Encoding (Saving Images)

To save an Image to a file or stream, you must encode it. Skija provides EncoderJPEG, EncoderPNG, and EncoderWEBP for fine-grained control.

java
// Simple Encoding (default settings)
Data pngData = EncoderPNG.encode(image);
Data jpgData = EncoderJPEG.encode(image); // Default quality 100

// Advanced Encoding (with options)
EncodeJPEGOptions jpgOpts = new EncodeJPEGOptions()
    .setQuality(80)
    .setAlphaMode(EncodeJPEGAlphaMode.IGNORE);

Data compressed = EncoderJPEG.encode(image, jpgOpts);

// WebP Encoding
EncodeWEBPOptions webpOpts = new EncodeWEBPOptions()
    .setQuality(90)
    .setCompression(EncodeWEBPCompressionMode.LOSSY); // or LOSSLESS

Data webp = EncoderWEBP.encode(image, webpOpts);

Drawing on Canvas

Drawing an image is simple, but pay attention to Sampling.

java
canvas.drawImage(img, 10, 10);

Sampling Modes

When you scale an image, you need to decide how it should be sampled:

  • SamplingMode.DEFAULT: Nearest neighbor. Fast, but looks blocky when scaled.
  • SamplingMode.LINEAR: Bilinear filtering. Smooth, but can be a bit blurry.
  • SamplingMode.MITCHELL: High-quality cubic resampling. Great for downscaling.
java
canvas.drawImageRect(img, Rect.makeWH(200, 200), SamplingMode.LINEAR, null, true);

Creating Shaders from Images

You can use an image as a pattern (e.g., for a tiled background) by turning it into a shader.

java
Shader pattern = img.makeShader(FilterTileMode.REPEAT, FilterTileMode.REPEAT);
paint.setShader(pattern);
canvas.drawPaint(paint); // Fills the whole canvas with the tiled image

Working with Pixels (Bitmap)

If you need to generate an image from scratch pixel-by-pixel:

java
Bitmap bmp = new Bitmap();
bmp.allocPixels(ImageInfo.makeN32Premul(100, 100));

// Now you can draw into this bitmap using a Canvas
Canvas c = new Canvas(bmp);
c.clear(0xFFFFFFFF);
// ... draw things ...

// Or access raw pixels (advanced)
ByteBuffer pixels = bmp.peekPixels();

Accessing Pixel Data (Sampling)

To read pixels from an Image or Surface, use the readPixels method.

Full Image Sampling

java
// Create a bitmap to hold the pixels
Bitmap bmp = new Bitmap();
bmp.allocPixels(ImageInfo.makeN32Premul(width, height));

// Read all pixels from the image into the bitmap
image.readPixels(bmp);

Region Sampling

You can read a specific sub-rectangle of the image by providing an (x, y) offset.

java
// We only want a 50x50 region
Bitmap regionBmp = new Bitmap();
regionBmp.allocPixels(ImageInfo.makeN32Premul(50, 50));

// Read starting from (100, 100) in the source image
// effectively capturing the rectangle {100, 100, 150, 150}
image.readPixels(regionBmp, 100, 100);

OpenGL / Metal Interoperability

Skija allows you to create Image objects directly from existing GPU textures. This is useful for integrating with other graphics libraries (like LWJGL).

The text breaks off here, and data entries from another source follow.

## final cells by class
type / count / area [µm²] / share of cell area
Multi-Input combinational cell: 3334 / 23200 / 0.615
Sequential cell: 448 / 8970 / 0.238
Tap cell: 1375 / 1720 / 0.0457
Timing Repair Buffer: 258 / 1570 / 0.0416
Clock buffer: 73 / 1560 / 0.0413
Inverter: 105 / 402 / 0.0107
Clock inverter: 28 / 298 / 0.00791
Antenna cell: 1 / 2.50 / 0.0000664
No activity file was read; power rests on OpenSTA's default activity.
<file path="src/rtl/linescanner_line_assembler.sv">
// Line assembler: frames lval-delimited pixel runs into {sol, eol, data} entries
// and queues them in an output FIFO, with line statistics and sticky error flags.
module linescanner_line_assembler #(
  parameter int LINE_WIDTH = 1024,
  parameter int FIFO_DEPTH = 16
) (
  input  logic        pixel_clock,
  input  logic        n_reset,
  input  logic        enable,
  input  logic        lval,
  input  logic [7:0]  pixel_data,
  output logic [7:0]  out_data,
  output logic        out_sol,
  output logic        out_eol,
  output logic        out_valid,
  input  logic        out_ready,
  output logic [15:0] line_count,
  output logic [11:0] last_line_length,
  output logic        err_overflow,
  output logic        err_long,
  output logic        err_short
);

  localparam int          AW = $clog2(FIFO_DEPTH);
  localparam logic [11:0] LW = 12'(LINE_WIDTH);

  typedef enum logic [1:0] {
    IDLE          = 2'd0,
    CAPTURE       = 2'd1,
    WAIT_LVAL_LOW = 2'd2
  } state_t;

  state_t        state_q, state_d;
  logic          prev_lval_q, prev_lval_d;
  logic [11:0]   cnt_q, cnt_d;
  logic [7:0]    pend_data_q, pend_data_d;
  logic          pend_sol_q, pend_sol_d;
  logic [15:0]   line_count_q, line_count_d;
  logic [11:0]   last_len_q, last_len_d;
  logic          err_overflow_q, err_overflow_d;
  logic          err_long_q, err_long_d;
  logic          err_short_q, err_short_d;
  logic [AW:0]   wptr_q, wptr_d;
  logic [AW:0]   rptr_q, rptr_d;
  logic [9:0]    mem_q [FIFO_DEPTH];

  logic          push_s, push_eol_s, push_ok_s, pop_s;
  logic          full_s, empty_s, line_done_s;
  logic [9:0]    push_entry_s;
  logic [9:0]    head_s;

  assign empty_s = (wptr_q == rptr_q);
  assign full_s  = (wptr_q[AW] != rptr_q[AW]) && (wptr_q[AW-1:0] == rptr_q[AW-1:0]);
  assign head_s  = mem_q[rptr_q[AW-1:0]];

  assign out_data         = head_s[7:0];
  assign out_eol          = head_s[8];
  assign out_sol          = head_s[9];
  assign out_valid        = !empty_s;
  assign line_count       = line_count_q;
  assign last_line_length = last_len_q;
  assign err_overflow     = err_overflow_q;
  assign err_long         = err_long_q;
  assign err_short        = err_short_q;

  // Next-state logic: line framing FSM, pending pixel stage and FIFO pointers.
  always_comb begin
    state_d        = state_q;
    prev_lval_d    = lval;
    cnt_d          = cnt_q;
    pend_data_d    = pend_data_q;
    pend_sol_d     = pend_sol_q;
    line_count_d   = line_count_q;
    last_len_d     = last_len_q;
    err_overflow_d = err_overflow_q;
    err_long_d     = err_long_q;
    err_short_d    = err_short_q;
    push_s         = 1'b0;
    push_eol_s     = 1'b0;
    line_done_s    = 1'b0;

    case (state_q)
      IDLE: begin
        if (lval) begin
          if (enable && !prev_lval_q) begin
            state_d     = CAPTURE;
            pend_data_d = pixel_data;
            pend_sol_d  = 1'b1;
            cnt_d       = 12'd1;
          end else begin
            state_d = WAIT_LVAL_LOW;
          end
        end else begin
          state_d = IDLE;
        end
      end
      CAPTURE: begin
        push_s = 1'b1;
        if (lval && (cnt_q < LW)) begin
          pend_data_d = pixel_data;
          pend_sol_d  = 1'b0;
          cnt_d       = cnt_q + 12'd1;
        end else begin
          // Line closes: either lval fell or the line hit LINE_WIDTH and lval is still high.
          push_eol_s  = 1'b1;
          line_done_s = 1'b1;
          if (lval) begin
            err_long_d = 1'b1;
            state_d    = WAIT_LVAL_LOW;
          end else begin
            state_d = IDLE;
            if (cnt_q < LW) begin
              err_short_d = 1'b1;
            end else begin
              err_short_d = err_short_q;
            end
          end
        end
      end
      WAIT_LVAL_LOW: begin
        if (!lval) begin
          state_d = IDLE;
        end else begin
          state_d = WAIT_LVAL_LOW;
        end
      end
      default: begin
        state_d = IDLE;
      end
    endcase

    if (line_done_s) begin
      line_count_d = line_count_q + 16'd1;
      last_len_d   = cnt_q;
    end else begin
      line_count_d = line_count_q;
    end

    push_entry_s = {pend_sol_q, push_eol_s, pend_data_q};
    pop_s        = !empty_s && out_ready;
    push_ok_s    = push_s && (!full_s || pop_s);

    if (push_s && !push_ok_s) begin
      err_overflow_d = 1'b1;
    end else begin
      err_overflow_d = err_overflow_q;
    end

    wptr_d = push_ok_s ? (wptr_q + (AW+1)'(1)) : wptr_q;
    rptr_d = pop_s     ? (rptr_q + (AW+1)'(1)) : rptr_q;
  end

  // State registers with synchronous active-low reset; lval history runs through reset.
  always_ff @(posedge pixel_clock) begin
    prev_lval_q <= prev_lval_d;
    if (!n_reset) begin
      state_q        <= IDLE;
      cnt_q          <= 12'd0;
      pend_data_q    <= 8'd0;
      pend_sol_q     <= 1'b0;
      line_count_q   <= 16'd0;
      last_len_q     <= 12'd0;
      err_overflow_q <= 1'b0;
      err_long_q     <= 1'b0;
      err_short_q    <= 1'b0;
      wptr_q         <= '0;
      rptr_q         <= '0;
    end else begin
      state_q        <= state_d;
      cnt_q          <= cnt_d;
      pend_data_q    <= pend_data_d;
      pend_sol_q     <= pend_sol_d;
      line_count_q   <= line_count_d;
      last_len_q     <= last_len_d;
      err_overflow_q <= err_overflow_d;
      err_long_q     <= err_long_d;
      err_short_q    <= err_short_d;
      wptr_q         <= wptr_d;
      rptr_q         <= rptr_d;
    end
  end

  // FIFO storage write port.
  always_ff @(posedge pixel_clock) begin
    if (n_reset && push_ok_s) begin
      mem_q[wptr_q[AW-1:0]] <= push_entry_s;
    end
  end

endmodule
</file>
### config.mk
export PLATFORM = sky130hd
export DESIGN_NAME = sa_w_channel
export DESIGN_NICKNAME = d
export VERILOG_FILES = /design/src/rtl/sa_w_channel.sv
export SDC_FILE = /design/constraint.sdc
export NUM_CORES = 1
export LEC_CHECK = 0
export CAP_MARGIN = 10
export CORE_ASPECT_RATIO = 1.4
export CORE_UTILIZATION = 48
export CTS_CLUSTER_SIZE = 40
export DETAILED_ROUTE_END_ITERATION = 8
export GPL_ROUTABILITY_DRIVEN = 0
export PLACE_DENSITY = 0.85
export SLEW_MARGIN = 20
export SYNTH_ARGS = -nofsm -noshare
export SYNTH_HDL_FRONTEND = slang
export SYNTH_SLANG_ARGS = --single-unit
### constraint.sdc
create_clock -name ACLK_i -period 2.8 [get_ports ACLK_i]
set_input_delay 0.56 -clock ACLK_i [delete_from_list [all_inputs] [get_ports ACLK_i]]
set_output_delay 0.56 -clock ACLK_i [all_outputs]
set_load 0.03 [all_outputs]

Creating an Image from an OpenGL Texture

java
// You need a DirectContext for GPU operations
DirectContext context = ...; 

// Assume you have an OpenGL texture ID from elsewhere
int textureId = 12345;

Image glImage = Image.adoptGLTextureFrom(
    context, 
    textureId, 
    GL30.GL_TEXTURE_2D, 
    512, 512, 
    GL30.GL_RGBA8, 
    SurfaceOrigin.BOTTOM_LEFT, 
    ColorType.RGBA_8888
);

// Now you can draw this texture using Skija
canvas.drawImage(glImage, 0, 0);

Note: When adopting a texture, Skija assumes ownership. If you want to wrap it without taking ownership, look for makeFromTexture variants (if available) or manage the lifetime carefully.

Performance Pitfalls

  1. Decoding on the UI thread: Decoding large images can be slow. Do it in the background.
  2. Texture Uploads: If you are using a GPU backend (like OpenGL), the first time you draw a CPU-side Image, Skia has to upload it to the GPU. For large textures, this can cause a frame drop.
  3. Large Bitmaps: Bitmaps live in Java's heap and native memory. Be careful with large dimensions (e.g., 8k textures) as they can quickly lead to OutOfMemory errors.